Activity ▸
Please copy out each line of the entries in which "driving" appears.

--- Information Enclosed Below ---

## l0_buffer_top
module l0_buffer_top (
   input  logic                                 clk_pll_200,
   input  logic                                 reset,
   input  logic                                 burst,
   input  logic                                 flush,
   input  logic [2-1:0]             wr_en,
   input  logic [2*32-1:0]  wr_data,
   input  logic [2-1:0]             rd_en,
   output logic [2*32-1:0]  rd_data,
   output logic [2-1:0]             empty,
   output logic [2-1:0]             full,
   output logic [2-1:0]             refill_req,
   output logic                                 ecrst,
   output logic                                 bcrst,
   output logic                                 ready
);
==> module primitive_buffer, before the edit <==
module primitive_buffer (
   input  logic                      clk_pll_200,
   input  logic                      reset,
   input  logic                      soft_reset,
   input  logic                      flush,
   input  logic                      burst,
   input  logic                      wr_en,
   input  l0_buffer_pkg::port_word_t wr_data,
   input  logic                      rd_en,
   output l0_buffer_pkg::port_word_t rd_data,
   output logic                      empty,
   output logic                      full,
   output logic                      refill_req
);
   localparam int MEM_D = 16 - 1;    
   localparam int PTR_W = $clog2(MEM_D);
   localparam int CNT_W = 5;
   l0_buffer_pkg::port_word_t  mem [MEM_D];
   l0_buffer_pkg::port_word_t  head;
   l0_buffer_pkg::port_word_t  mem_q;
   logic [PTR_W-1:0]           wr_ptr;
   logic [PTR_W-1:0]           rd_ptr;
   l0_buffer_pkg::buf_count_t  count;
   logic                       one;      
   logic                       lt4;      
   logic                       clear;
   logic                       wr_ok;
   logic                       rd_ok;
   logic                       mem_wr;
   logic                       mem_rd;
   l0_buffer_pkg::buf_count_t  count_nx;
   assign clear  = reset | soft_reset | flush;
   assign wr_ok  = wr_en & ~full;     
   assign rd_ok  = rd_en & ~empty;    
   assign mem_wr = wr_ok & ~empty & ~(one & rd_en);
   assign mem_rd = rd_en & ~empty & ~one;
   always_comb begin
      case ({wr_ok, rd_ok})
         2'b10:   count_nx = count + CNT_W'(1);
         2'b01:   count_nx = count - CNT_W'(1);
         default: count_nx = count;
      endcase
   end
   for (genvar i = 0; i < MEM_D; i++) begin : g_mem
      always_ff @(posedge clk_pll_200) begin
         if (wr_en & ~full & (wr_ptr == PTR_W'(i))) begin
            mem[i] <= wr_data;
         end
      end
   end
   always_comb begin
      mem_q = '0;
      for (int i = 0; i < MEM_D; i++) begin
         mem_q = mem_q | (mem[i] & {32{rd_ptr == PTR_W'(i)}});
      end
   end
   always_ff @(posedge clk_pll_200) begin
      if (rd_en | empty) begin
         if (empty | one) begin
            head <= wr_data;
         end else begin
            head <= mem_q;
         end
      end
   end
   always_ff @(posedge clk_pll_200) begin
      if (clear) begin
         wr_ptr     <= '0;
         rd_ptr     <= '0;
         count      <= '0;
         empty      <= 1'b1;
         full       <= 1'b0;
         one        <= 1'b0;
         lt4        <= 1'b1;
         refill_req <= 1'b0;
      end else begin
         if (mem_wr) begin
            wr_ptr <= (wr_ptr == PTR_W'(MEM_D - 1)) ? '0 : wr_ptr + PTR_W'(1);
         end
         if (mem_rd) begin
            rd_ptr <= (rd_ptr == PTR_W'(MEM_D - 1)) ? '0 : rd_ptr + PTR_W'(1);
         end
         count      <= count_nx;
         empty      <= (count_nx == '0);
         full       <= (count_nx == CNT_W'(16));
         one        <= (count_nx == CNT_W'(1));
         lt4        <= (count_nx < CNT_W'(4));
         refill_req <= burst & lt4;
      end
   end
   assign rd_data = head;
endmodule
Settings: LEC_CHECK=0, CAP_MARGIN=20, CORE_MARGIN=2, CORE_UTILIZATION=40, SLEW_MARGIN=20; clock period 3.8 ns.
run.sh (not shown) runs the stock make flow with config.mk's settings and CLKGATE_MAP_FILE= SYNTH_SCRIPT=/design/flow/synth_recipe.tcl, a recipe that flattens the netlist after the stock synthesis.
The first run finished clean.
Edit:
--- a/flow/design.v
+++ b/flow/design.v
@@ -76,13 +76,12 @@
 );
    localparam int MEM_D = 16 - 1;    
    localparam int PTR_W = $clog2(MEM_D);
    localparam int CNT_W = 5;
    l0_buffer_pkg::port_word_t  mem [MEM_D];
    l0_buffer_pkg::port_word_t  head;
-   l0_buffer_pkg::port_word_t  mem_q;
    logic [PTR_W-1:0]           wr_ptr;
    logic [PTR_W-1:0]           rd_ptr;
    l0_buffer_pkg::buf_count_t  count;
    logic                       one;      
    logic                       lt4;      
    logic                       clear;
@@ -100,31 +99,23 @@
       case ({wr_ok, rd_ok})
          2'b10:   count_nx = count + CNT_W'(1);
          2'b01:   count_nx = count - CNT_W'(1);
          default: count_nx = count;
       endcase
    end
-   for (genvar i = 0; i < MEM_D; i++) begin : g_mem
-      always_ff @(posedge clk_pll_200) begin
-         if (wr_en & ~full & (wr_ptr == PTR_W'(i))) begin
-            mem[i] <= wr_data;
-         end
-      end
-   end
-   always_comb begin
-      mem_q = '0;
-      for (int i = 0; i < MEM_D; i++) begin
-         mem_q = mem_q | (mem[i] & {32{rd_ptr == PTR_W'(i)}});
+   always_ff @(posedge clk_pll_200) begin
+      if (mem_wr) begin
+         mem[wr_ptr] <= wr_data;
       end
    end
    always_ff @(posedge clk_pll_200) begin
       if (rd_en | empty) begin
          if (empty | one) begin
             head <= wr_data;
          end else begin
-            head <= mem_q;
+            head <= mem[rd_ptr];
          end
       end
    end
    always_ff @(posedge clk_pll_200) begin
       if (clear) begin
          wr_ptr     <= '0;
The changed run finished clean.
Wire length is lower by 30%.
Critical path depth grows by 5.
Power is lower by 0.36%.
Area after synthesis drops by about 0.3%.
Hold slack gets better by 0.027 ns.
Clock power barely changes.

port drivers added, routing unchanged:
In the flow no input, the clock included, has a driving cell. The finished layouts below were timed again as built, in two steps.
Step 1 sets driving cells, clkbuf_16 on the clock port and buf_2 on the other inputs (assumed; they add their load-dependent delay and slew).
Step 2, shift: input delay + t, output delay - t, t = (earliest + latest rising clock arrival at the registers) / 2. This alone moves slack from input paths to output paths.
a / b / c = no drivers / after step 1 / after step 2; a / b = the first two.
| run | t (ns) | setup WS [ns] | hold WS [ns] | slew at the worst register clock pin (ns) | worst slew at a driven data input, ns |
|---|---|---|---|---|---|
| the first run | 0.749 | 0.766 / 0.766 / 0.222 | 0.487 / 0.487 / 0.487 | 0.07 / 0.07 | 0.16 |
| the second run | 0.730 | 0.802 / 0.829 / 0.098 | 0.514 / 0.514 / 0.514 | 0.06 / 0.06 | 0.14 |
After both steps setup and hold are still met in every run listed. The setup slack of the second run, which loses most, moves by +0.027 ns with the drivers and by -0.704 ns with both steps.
From an optimization exercise on the open Yosys and OpenROAD flow, aimed at small area, a short achievable clock period and few clock cycles per item; shortcuts taken in it are not production practice. In this exercise RTL edits were held to simulation tests only and were not proved equivalent to the original. No activity file was given, so power comes from the tool's default toggle rates.

== rev 12 ==
==> flow/design.v (excerpt) <==
module low_band_energy_beat_detector_core
(
	input  logic                 clk,
	input  logic                 arst_n,
	input  logic                 cfg_we,
	input  logic [lbed_pkg::CFG_IDX_W-1:0] cfg_index,
	input  logic [lbed_pkg::CFG_W-1:0]     cfg_wdata,
	input  logic                 s_tvalid,
	output logic                 s_tready,
	input  logic [63:0]          s_tdata,    
	input  logic                 s_tlast,    
	output logic                 m_tvalid,
	input  logic                 m_tready,
	output logic [23:0]          m_tdata,    
	output logic                 m_tuser     
);
	localparam logic [2:0] D_IDLE = 3'd0;
	localparam logic [2:0] D_WAIT = 3'd1;
	localparam logic [2:0] D_RUN  = 3'd2;
	localparam logic [2:0] D_OUT  = 3'd3;
	logic [19:0] thr_q;
	logic [15:0] ivl_q;
	logic [19:0] gs_q;
	logic [3:0]  fill_q;
	logic [12:0] cnt_q;
	logic [15:0] x_q;        
	logic        xv_q;       
	logic        xc_q;       
	logic        xl_q;       
	logic        held_q;
	logic        e_q;        
	logic        e_d;
	logic [3:0]  fill_d;
	logic        tl;
	logic        move_h;
	logic        move_e;
	logic        demp_q;     
	logic [47:0] ta_q;
	logic [50:0] acc_q;
	logic        rst_q;      
	logic [4:0]  acc_c_q;
	logic        mbusy_q;
	logic        own_q;      
	logic [3:0]  mstep_q;
	logic [19:0] mm_q;
	logic [19:0] mh_q;       
	logic [19:0] ml_q;
	logic        mneg_q;
	logic        mtwo_q;
	logic        mone_q;
	logic [2:0]  dst_q;
	logic [2:0]  dst_d;
	logic        held_d;
	logic        rdy_q;      
	logic        mv_q;       
	logic [5:0]  dc_q;
	logic [12:0] dn_q;
	logic [47:0] tq_q;
	logic [47:0] lb_q;
	logic [19:0] prev_q;     
	logic        hp_q;
	logic        beat_q;
	logic        valid_q;
	logic        gc_q;
	logic        gt_q;
	logic        gnz_q;
	logic        rpos_q;
	logic        rneg_q;
	logic        rd_q;
	logic [19:0] root;
	logic        sbit;
	logic        dfree;
	logic        accept;
	logic        take;
	logic        close;
	logic        move;
	logic        xfer;
	logic        mdone;
	logic        sstep;
  ...
Settings: LEC_CHECK=0, CAP_MARGIN=20, CORE_MARGIN=2, CORE_UTILIZATION=68, CTS_CLUSTER_DIAMETER=80, CTS_CLUSTER_SIZE=30, PLACE_DENSITY=0.8, SLEW_MARGIN=20; clock period 9.0 ns.
standard.sh (not shown) runs the stock make flow with config.mk's settings and CLKGATE_MAP_FILE= SYNTH_SCRIPT=/design/flow/synth_recipe.tcl, a recipe that flattens the netlist after the stock synthesis.
==> flow/flow/run.sh <==
#!/bin/bash
# Standard layout (the standard.sh, unchanged synthesis) with two changes: a larger setup
# repair margin, so that repair_timing works the paths down to about 3.1 ns, and the smallest
# plain buffer (buf_1) for the port buffers that global placement puts on every input and
# output. All of make's output (every ORFS step, OpenROAD and Yosys) goes to flow_make.log
# here; ORFS also keeps its per-step logs under orfs/logs.
set -euo pipefail
bash standard.sh "BUFFER_PORTS_ARGS=-buffer_cell sky130_fd_sc_hd__buf_1" SETUP_SLACK_MARGIN=5.9 finish > flow_make.log 2>&1
Testbench counts of rev 12, summed over its fixed seeds: cycles 69,432, items 68,461.
Setup changes, rev 12 to rev 13
-- flow/design.v --
<<< rev 12, line 193
	logic        beat;
	logic        taken;
	logic [2:0]  rt0;       
	logic [2:0]  rt1;       
	logic        rpos_n, rneg_n, rd_n, rlast;
	assign dfree    = (dst_q == D_IDLE) || (dst_q == D_OUT && m_tready);
	assign s_tready = rdy_q;
>>> rev 13, line 193
	logic        beat;
	logic        taken;
	logic [2:0]  rt;        
	assign dfree    = (dst_q == D_IDLE) || (dst_q == D_OUT && m_tready);
	assign s_tready = rdy_q;
<<< rev 12, line 347
		.rbit     (sbit)
	);
	assign rt0 = {rd_q, 1'b0} + 3'd2 - {2'b00, prev_q[19]} - {2'b00, thr_q[19]};
	assign rt1 = rt0 + 3'd1;
	assign rpos_n = sbit ? (rt1 >= 3'd4) : (rt0 >= 3'd4);
	assign rneg_n = sbit ? (rt1 < 3'd2)  : (rt0 < 3'd2);
	assign rd_n   = sbit ? (rt1 == 3'd3) : (rt0 == 3'd3);
	assign rlast  = sbit ? (rt1 >= 3'd3) : (rt0 >= 3'd3);
	always_ff @(posedge clk) begin
		if (xfer) begin
>>> rev 13, line 345
		.rbit     (sbit)
	);
	assign rt = {rd_q, 1'b0} + {1'b0, sbit} + 3'd2 - {2'b00, prev_q[19]} - {2'b00, thr_q[19]};
	always_ff @(posedge clk) begin
		if (xfer) begin
<<< rev 12, line 359
			rd_q   <= 1'b0;
		end else if (sstep && !rpos_q && !rneg_q) begin
			rpos_q <= rpos_n;
			rneg_q <= rneg_n;
			rd_q   <= rd_n;
		end
	end
	assign rise = rpos_q || (!rneg_q && rlast);
	for (genvar k = 0; k < 12; k++) begin : g_el
		lbed_rca #(.W(4)) u_sub (
>>> rev 13, line 352
			rd_q   <= 1'b0;
		end else if (sstep && !rpos_q && !rneg_q) begin
			rpos_q <= (rt >= 3'd4);
			rneg_q <= (rt < 3'd2);
			rd_q   <= (rt == 3'd3);
		end
	end
	assign rise = rpos_q || (!rneg_q && rt >= 3'd3);
	for (genvar k = 0; k < 12; k++) begin : g_el
		lbed_rca #(.W(4)) u_sub (
Notes after the runs:
- No stage failed in rev 12, and the final checks on the layout all came back clean.
- Rev 13 finished all stages; the layout is clean.
- Rev 13: utilization of the core after routing is 1.8 points higher than what rev 12 reported.
- The area fraction of clock buffers and clock inverters was comparable across rev 13 and rev 12.
- Comparing actual transition at the worst max-transition pin for rev 13 and rev 12, the smaller number came from rev 13.
- Fmax: rev 13 and rev 12 compared, lower one is rev 12
- Comparing rev 13 and rev 12, proportion of total power due to net switching is lower on rev 12.
- registers as the top contributor to total power was reported by rev 12, and combinational logic by rev 13.
- Against rev 12, rev 13 comes in 2 higher on count of cells along the worst register-to-register path.
- The run showing the smaller setup slack is rev 12.
Testbench counts of rev 13, summed over its fixed seeds: cycles 69,432, items 68,461.

---

Setup of alpha:
Another version of the RTL of low_band_energy_beat_detector_core (not shown whole).
For scale: roughly 2,300 cells after synthesis, ~510 flip-flops, roughly 120 I/O pins, roughly 0.025 mm² of cells after synthesis.
Settings: LEC_CHECK=0, CAP_MARGIN=20, CORE_MARGIN=2, CORE_UTILIZATION=40, CTS_CLUSTER_DIAMETER=80, CTS_CLUSTER_SIZE=30, PLACE_DENSITY=0.6, SLEW_MARGIN=20; clock period 9.0 ns.
Scripts as last shown in full above: flow/flow/run.sh
Testbench counts of alpha, summed over its fixed seeds: cycles 70,286, items 68,461.
Here is what was changed in the inputs of beta compared with alpha.
--- a/flow/design.v
+++ b/flow/design.v
@@ -133,26 +133,22 @@
 	logic        acc_c_q;
 	logic        mbusy_q;
 	logic        own_q;      
 	logic [3:0]  mstep_q;
 	logic [19:0] mm_q;
 	logic [19:0] mh_q;       
 	logic [19:0] ml_q;
 	logic        mneg_q;
 	logic        mtwo_q;
 	logic        mone_q;
 	logic [2:0]  dst_q;
-	logic [2:0]  dst_d;
-	logic        held_d;
-	logic        rdy_q;      
-	logic        mv_q;       
 	logic [5:0]  dc_q;
 	logic [12:0] dn_q;
 	logic [47:0] tq_q;
 	logic [47:0] lb_q;
 	logic [19:0] prev_q;     
 	logic        hp_q;
 	logic        beat_q;
 	logic        valid_q;
 	logic        gc_q;
 	logic        gt_q;
 	logic        gnz_q;
@@ -178,23 +174,23 @@
 	logic [5:0]  acc_co;
 	logic [11:0] acc_inc;
 	logic [47:0] el;
 	logic [11:0] el_co;
 	logic [3:0]  gtc;
 	logic [7:0]  enz;
 	logic        rise;
 	logic        beat;
 	logic        taken;
 	logic [2:0]  rt;        
 	assign dfree    = (dst_q == D_IDLE) || (dst_q == D_OUT && m_tready);
-	assign s_tready = rdy_q;
+	assign s_tready = !held_q || (dst_q == D_IDLE);
 	assign accept   = s_tvalid && s_tready;
 	assign take     = !cnt_q[12] || held_q;
 	assign close    = accept && take && (fill_q == 4'd15);
 	assign move     = held_q && dfree;
 	assign mdone    = mbusy_q && (mstep_q == 4'd15);
 	assign xfer     = (dst_q == D_WAIT) && !own_q;
 	assign new_sum  = gs_q + {{4{x_q[15]}}, x_q};
 	assign cnt_inc  = cnt_q + 13'd1;
 	always_ff @(posedge clk or negedge arst_n) begin
 		if (!arst_n) begin
 			thr_q <= '0;
@@ -218,23 +214,26 @@
 			xc_q   <= 1'b0;
 			xl_q   <= 1'b0;
 		end else begin
 			if (accept && s_tlast)
 				fill_q <= '0;
 			else if (accept && take)
 				fill_q <= fill_q + 4'd1;
 			if (move)
 				cnt_q <= '0;
 			else if (close)
 				cnt_q <= cnt_inc;
-			held_q <= held_d;
+			if (accept && s_tlast)
+				held_q <= 1'b1;
+			else if (move)
+				held_q <= 1'b0;
 			xv_q <= accept && take;
 			xc_q <= close;
 			xl_q <= accept && s_tlast;
 			if (xc_q || xl_q)
 				gs_q <= '0;
 			else if (xv_q)
 				gs_q <= new_sum;
 		end
 	end
 	always_ff @(posedge clk) begin
 		if (accept)
@@ -373,64 +372,50 @@
 			if (dc_q[3:0] == 4'd0)
 				gnz_q <= 1'b0;
 			else if (dc_q[3:2] != 2'd0)
 				gnz_q <= gnz_q || enz[dc_q[3:0] - 4'd4];
 		end
 	end
 	assign beat = hp_q && rise && (gt_q || gnz_q);
 	assign taken = (dst_q == D_OUT) && m_tready;
 	always_ff @(posedge clk or negedge arst_n) begin
 		if (!arst_n) begin
 			dst_q   <= D_IDLE;
-			rdy_q   <= 1'b1;
-			mv_q    <= 1'b0;
 			hp_q    <= 1'b0;
 			lb_q    <= '0;
 		end else begin
 			if (taken && beat_q)
 				lb_q <= tq_q;
 			if (taken && valid_q)
 				hp_q <= 1'b1;
-			dst_q <= dst_d;
-			rdy_q <= !held_d || (dst_d == D_IDLE);
-			mv_q  <= (dst_d == D_OUT);
+			unique case (dst_q)
+				D_IDLE: if (move) dst_q <= D_WAIT;
+				D_WAIT: if (!own_q) dst_q <= (dn_q == '0) ? D_OUT : D_RUN;
+				D_RUN:  if (dc_q == 6'd39) dst_q <= D_OUT;
+				D_OUT:  if (m_tready) dst_q <= move ? D_WAIT : D_IDLE;
+				default: dst_q <= D_IDLE;
+			endcase
 		end
 	end
-	always_comb begin
-		dst_d = dst_q;
-		unique case (dst_q)
-			D_IDLE: if (move) dst_d = D_WAIT;
-			D_WAIT: if (!own_q) dst_d = (dn_q == '0) ? D_OUT : D_RUN;
-			D_RUN:  if (dc_q == 6'd39) dst_d = D_OUT;
-			D_OUT:  if (m_tready) dst_d = move ? D_WAIT : D_IDLE;
-			default: dst_d = D_IDLE;
-		endcase
-		if (accept && s_tlast)
-			held_d = 1'b1;
-		else if (move)
-			held_d = 1'b0;
-		else
-			held_d = held_q;
-	end
 	always_ff @(posedge clk) begin
 		dc_q <= (dst_q == D_RUN) ? dc_q + 6'd1 : 6'd0;
 		if (accept && s_tlast)
 			ta_q <= s_tdata[63:16];
 		if (move) begin
 			tq_q <= ta_q;
 			dn_q <= cnt_q;
 		end
 		if (xfer) begin
 			valid_q <= (dn_q != '0);
 			beat_q  <= 1'b0;
 		end else if (dst_q == D_RUN && dc_q == 6'd39) begin
 			beat_q  <= beat;
 		end
 		if (taken && valid_q)
 			prev_q <= root;
 		else if (sstep)
 			prev_q <= {prev_q[18:0], 1'b0};
 	end
-	assign m_tvalid = mv_q;
+	assign m_tvalid = (dst_q == D_OUT);
 	assign m_tdata  = {3'b000, root, beat_q};
 	assign m_tuser  = valid_q;
 endmodule
### Flow results
alpha and beta ended up with nearly the same die area.
| sequential cell fraction of total power | higher: beta |
beta ended with less clock-buffer cell count than alpha.
Taking alpha as the reference, in beta clock skew lower; complex-gate fraction of the synthesized area shrank by 0.57 points; hold slack did not really move; power decreased 44%.
beta was carried through to the last stage, and its layout satisfied the timing, DRC and antenna checks.
alpha: all stages complete, timing, DRC and antenna checks passed
Testbench counts of beta, summed over its fixed seeds: cycles 70,286, items 68,461.

[separate check: timing with driven ports]
The flow's constraints put no driver on any port. The routed layouts listed below were extracted and timed again, unchanged, in two steps.
Step 1 assumes that a clkbuf_16 drives the clock port and a buf_2 every other input.
Step 2 adds t to the input delays and takes it off the output delays; t is the mean of the earliest and latest rising clock arrival at the registers after step 1. Input paths then give back, and output paths get back, about the clock's delay inside the block.
Slacks: no drivers / after step 1 / after step 2; pairs: no drivers / after step 1.
| run | t, ns | setup slack, ns | latest minus earliest clock arrival (ns) | worst data-port slew with drivers (ns) |
|---|---|---|---|---|
| rev 12 | 0.637 | 5.778 / 5.778 / 5.316 | 0.035 / 0.034 | 0.06 |
| rev 13 | 0.633 | 5.795 / 5.795 / 5.357 | 0.029 / 0.029 | 0.08 |
| alpha | 0.687 | 5.791 / 5.781 / 5.234 | 0.043 / 0.044 | 0.07 |
| beta | 0.678 | 5.655 / 5.596 / 5.366 | 0.033 / 0.033 | 0.07 |
After both steps setup and hold are still met in every run listed. The setup slack of alpha, which loses most, moves by -0.010 ns with the drivers and by -0.557 ns with both steps.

--- End of Enclosed Information ---

Result for this task ▸
In the flow no input, the clock included, has a driving cell. The finished layouts below were timed again as built, in two steps.
Step 1 sets driving cells, clkbuf_16 on the clock port and buf_2 on the other inputs (assumed; they add their load-dependent delay and slew).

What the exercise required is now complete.